Director’s Conversations Series, Spring 2021

Speaker: Jeannie Suk Gersen, John H. Watson, Jr. Professor of Law, Harvard Law School

Discussant: James Robson, James C. Kralik and Yunli Lou Professor of East Asian Languages and Civilizations; Victor and William Fung Director, Harvard University Asia Center; Chair, Regional Studies East Asia, Harvard University  

Produced by the Harvard University Asia Center

Jeannie Suk Gersen is the John H. Watson, Jr. Professor of Law at Harvard Law School, where she has taught constitutional law, criminal law and procedure, family law, and the law of art, fashion, and the performing arts. Before joining the faculty in 2006, she served as a law clerk to Justice David Souter on the United States Supreme Court, and to Judge Harry Edwards on the U.S. Court of Appeals for the D.C. Circuit. She was educated at Yale (B.A. 1995), at Oxford (D.Phil 1999) where she was a Marshall Scholar, and at Harvard Law School (J.D. 2002), where she was a Paul & Daisy Soros Fellow. She has written three books and many articles in scholarly journals and general media. Her book, At Home in the Law, was awarded the Law and Society Association's Herbert Jacob Prize for the best law and society book of the year. She has been a Guggenheim Fellow and a recipient of Harvard Law School's Sacks-Freund Award for Teaching Excellence.
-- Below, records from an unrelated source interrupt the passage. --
What follows belongs to an exercise in optimizing a design on an open flow for small area, a short achievable clock period and few clock cycles per item; a production flow would make more cautious choices. RTL that was checked went through simulation tests only; none was proved equivalent to the original. For runs 1 to 4, only the layout was checked, not whether the RTL still works. No activity file was given, so power comes from the tool's default toggle rates.

### design/flow/config.mk
export PLATFORM = sky130hd
export DESIGN_NAME = cache_mem_arbiter
export DESIGN_NICKNAME = cache_mem_arbiter
export VERILOG_FILES = /design/flow/design.v
export SDC_FILE = /design/flow/constraint.sdc
export NUM_CORES = 4
export LEC_CHECK = 0
export ABC_CLOCK_PERIOD_IN_PS = 2500
export CAP_MARGIN = 20
export CORE_AREA = 5 5 295 295
export CTS_CLUSTER_DIAMETER = 80
export CTS_CLUSTER_SIZE = 24
export DIE_AREA = 0 0 300 300
export SETUP_SLACK_MARGIN = 3.6
export SLEW_MARGIN = 20
export TNS_END_PERCENT = 0
### design/flow/constraint.sdc
create_clock -name core_clock -period 6.0 [get_ports {clk}]
set_input_delay 1.2000 -clock core_clock [delete_from_list [all_inputs] [get_ports {clk}]]
set_output_delay 1.2000 -clock core_clock [all_outputs]
set_load 0.01 [all_outputs]
### design/flow/design.v
`default_nettype none
package cache_pkg;
  localparam int LINE_ADDR_LEN_DEF = 3;
  localparam int WORD_BYTES        = 4;
  typedef logic [1:0] state_t;
  localparam state_t IDLE  = 2'd0;
  localparam state_t BURST = 2'd1;
  localparam state_t DONE  = 2'd2;
  typedef logic [0:0] req_id_t;
  localparam req_id_t REQ_I = 1'b0;
  localparam req_id_t REQ_D = 1'b1;
endpackage
`default_nettype wire
`default_nettype none
module rr_arbiter2 (
  input  logic [1:0] req,
  input  cache_pkg::req_id_t last_grant,
  output logic       grant_valid,
  output cache_pkg::req_id_t grant_id
);
  always_comb begin
    grant_valid = |req;
    grant_id    = cache_pkg::REQ_I;
    if (req[cache_pkg::REQ_D] && req[cache_pkg::REQ_I]) begin
      grant_id = ~last_grant;
    end else if (req[cache_pkg::REQ_D]) begin
      grant_id = cache_pkg::REQ_D;
    end
  end
endmodule
`default_nettype wire
`default_nettype none
module cache_mem_arbiter #(
  parameter int LINE_ADDR_LEN = cache_pkg::LINE_ADDR_LEN_DEF,
  parameter int ADDR_W        = 32
) (
  input  logic                           clk,
  input  logic                           rst_n,
  input  logic                           i_req,
  input  logic                           i_we,
  input  logic [ADDR_W-1:0]              i_addr,
  input  logic [32*(1<<LINE_ADDR_LEN)-1:0] i_wline,
  output logic [32*(1<<LINE_ADDR_LEN)-1:0] i_rline,
  output logic                           i_done,
  input  logic                           d_req,
  input  logic                           d_we,
  input  logic [ADDR_W-1:0]              d_addr,
  input  logic [32*(1<<LINE_ADDR_LEN)-1:0] d_wline,
  output logic [32*(1<<LINE_ADDR_LEN)-1:0] d_rline,
  output logic                           d_done,
  output logic                           mem_req,
  output logic                           mem_we,
  output logic [ADDR_W-1:0]              mem_addr,
  output logic [31:0]                    mem_wdata,
  input  logic [31:0]                    mem_rdata,
  input  logic                           mem_ready,
  output logic [31:0]                    i_served_cnt,
  output logic [31:0]                    d_served_cnt
);
  localparam int                       LINE_WORDS = 1 << LINE_ADDR_LEN;
  localparam int                       WORD_SH    = $clog2(cache_pkg::WORD_BYTES);
  localparam int                       OFF_BITS   = LINE_ADDR_LEN + WORD_SH;
  localparam logic [LINE_ADDR_LEN-1:0] LAST_BEAT  = {LINE_ADDR_LEN{1'b1}};
  logic                      r_act;           
  cache_pkg::req_id_t        r_owner;         
  logic                      r_we;
  logic [LINE_ADDR_LEN-1:0]  r_beat;          
  logic [LINE_WORDS-1:0]     r_slot;          
  logic [ADDR_W-1:OFF_BITS]  r_line;          
  logic [31:0]               r_wdata;         
  logic                      r_nxt_valid;
  cache_pkg::req_id_t        r_nxt_id;
  logic                      r_i_busy, r_d_busy;    
  logic                      r_i_done, r_d_done;
  logic [32*LINE_WORDS-1:0]  r_i_rline, r_d_rline;
  logic [31:0]               r_i_served_cnt, r_d_served_cnt;
  logic [32*(LINE_WORDS-1)-1:0] r_buf;
  logic                      w_at_last, w_last, w_free, w_gnt;
  logic                      w_gnt_valid;
  cache_pkg::req_id_t        w_gnt_id, w_owner_n;
  logic                      w_i_pend, w_d_pend;
  logic [31:0]               w_word, w_next_word;
  logic [LINE_WORDS-1:0]     w_i_sel, w_d_sel;
  assign w_at_last = r_act & r_slot[LINE_WORDS-1];
  assign w_last    = w_at_last & mem_ready;
  assign w_free    = ~r_act | w_last;
  assign w_gnt     = w_free & r_nxt_valid;
  assign w_owner_n = w_gnt ? r_nxt_id : r_owner;
  assign w_i_pend = i_req & ~r_i_busy & ~(w_gnt & (r_nxt_id == cache_pkg::REQ_I));
  assign w_d_pend = d_req & ~r_d_busy & ~(w_gnt & (r_nxt_id == cache_pkg::REQ_D));
  rr_arbiter2 u_rr (
    .req         ({w_d_pend, w_i_pend}),
    .last_grant  (w_owner_n),
    .grant_valid (w_gnt_valid),
    .grant_id    (w_gnt_id)
  );
  assign w_word = r_we ? r_wdata : mem_rdata;
  always_comb begin
    for (int w = 0; w < LINE_WORDS; w++) begin
      if (w == 0) begin
        w_i_sel[w] = (~r_act | r_slot[LINE_WORDS-1]) & (r_nxt_id == cache_pkg::REQ_I);
        w_d_sel[w] = (~r_act | r_slot[LINE_WORDS-1]) & (r_nxt_id == cache_pkg::REQ_D);
      end else begin
        w_i_sel[w] = r_act & r_slot[w-1] & (r_owner == cache_pkg::REQ_I);
        w_d_sel[w] = r_act & r_slot[w-1] & (r_owner == cache_pkg::REQ_D);
      end
    end
    w_next_word = '0;
    for (int w = 0; w < LINE_WORDS; w++)
      w_next_word = w_next_word | ({32{w_i_sel[w]}} & i_wline[32*w +: 32])
                                | ({32{w_d_sel[w]}} & d_wline[32*w +: 32]);
  end
  always_ff @(posedge clk or negedge rst_n) begin
    if (!rst_n) begin
      r_act          <= 1'b0;
      r_owner        <= cache_pkg::REQ_I;
      r_beat         <= '0;
      r_slot         <= '0;
      r_wdata        <= '0;
      r_nxt_valid    <= 1'b0;
      r_nxt_id       <= cache_pkg::REQ_I;
      r_i_busy       <= 1'b0;
      r_d_busy       <= 1'b0;
      r_i_done       <= 1'b0;
      r_d_done       <= 1'b0;
      r_i_rline      <= '0;
      r_d_rline      <= '0;
      r_i_served_cnt <= '0;
      r_d_served_cnt <= '0;
    end else begin
      r_act       <= w_gnt | (r_act & ~w_last);
      r_owner     <= w_owner_n;
      if (w_gnt) begin
        r_beat <= '0;
        r_slot <= {{(LINE_WORDS-1){1'b0}}, 1'b1};
      end else if (r_act & mem_ready) begin
        r_beat <= r_beat + 1'b1;
        r_slot <= {r_slot[LINE_WORDS-2:0], r_slot[LINE_WORDS-1]};
      end
      if (~r_act | mem_ready)
        r_wdata <= w_next_word;
      r_nxt_valid <= w_gnt_valid;
      r_nxt_id    <= w_gnt_id;
      r_i_busy    <= (r_i_busy & ~r_i_done) | (w_gnt & (r_nxt_id == cache_pkg::REQ_I));
      r_d_busy    <= (r_d_busy & ~r_d_done) | (w_gnt & (r_nxt_id == cache_pkg::REQ_D));
      r_i_done    <= w_last & (r_owner == cache_pkg::REQ_I);
      r_d_done    <= w_last & (r_owner == cache_pkg::REQ_D);
      if (w_last & (r_owner == cache_pkg::REQ_I)) r_i_rline <= {w_word, r_buf};
      if (w_last & (r_owner == cache_pkg::REQ_D)) r_d_rline <= {w_word, r_buf};
      r_i_served_cnt <= r_i_served_cnt + {31'd0, r_i_done};
      r_d_served_cnt <= r_d_served_cnt + {31'd0, r_d_done};
    end
  end
  always_ff @(posedge clk) begin
    r_we   <= (w_owner_n == cache_pkg::REQ_D) ? d_we : i_we;
    r_line <= (w_owner_n == cache_pkg::REQ_D) ? d_addr[ADDR_W-1:OFF_BITS] : i_addr[ADDR_W-1:OFF_BITS];
    for (int w = 0; w < LINE_WORDS - 1; w++)
      if (mem_ready && r_slot[w]) r_buf[32*w +: 32] <= w_word;
  end
  assign mem_req      = r_act;
  assign mem_we       = r_we;
  assign mem_addr     = {r_line, r_beat, {WORD_SH{1'b0}}};
  assign mem_wdata    = r_wdata;
  assign i_done       = r_i_done;
  assign d_done       = r_d_done;
  assign i_rline      = r_i_rline;
  assign d_rline      = r_d_rline;
  assign i_served_cnt = r_i_served_cnt;
  assign d_served_cnt = r_d_served_cnt;
endmodule
`default_nettype wire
She is a Contributing Writer to The New Yorker.

James Robson is the James C. Kralik and Yunli Lou Professor of East Asian Languages and Civilizations and the William Fung Director of the Harvard University Asia Center. He is also the Chair of the Regional Studies East Asia M.A. program. Robson received his Ph.D. in Buddhist Studies from Stanford University in 2002, after spending many years researching in China, Taiwan, and Japan. He specializes in the history of medieval Chinese Buddhism and Daoism and is particularly interested in issues of sacred geography, local religious history, and Chan/Zen Buddhism. He has been engaged in a long-term collaborative research project with the École Française d’Extrême-Orient studying local religious statuary from Hunan province. He is the author of Power of Place: The Religious Landscape of the Southern Sacred Peak [Nanyue 南嶽] in Medieval China (Harvard, 2009), which was awarded the Stanislas Julien Prize for 2010 by the French Academy of Inscriptions and Belles-Lettres and the 2010 ToshihideNumata Book Prize in Buddhism. Robson is also the author of "Signs of Power: Talismanic Writings in Chinese Buddhism" (History of Religions 48:2), "Faith in Museums: On the Confluence of Museums and Religious Sites in Asia" (PMLA, 2010), and "A Tang Dynasty Chan Mummy [roushen] and a Modern Case of Furta Sacra? Investigating the Contested Bones of Shitou Xiqian." His current research includes a long-term project on the history of the confluence of Buddhist monasteries and mental hospitals in East Asia.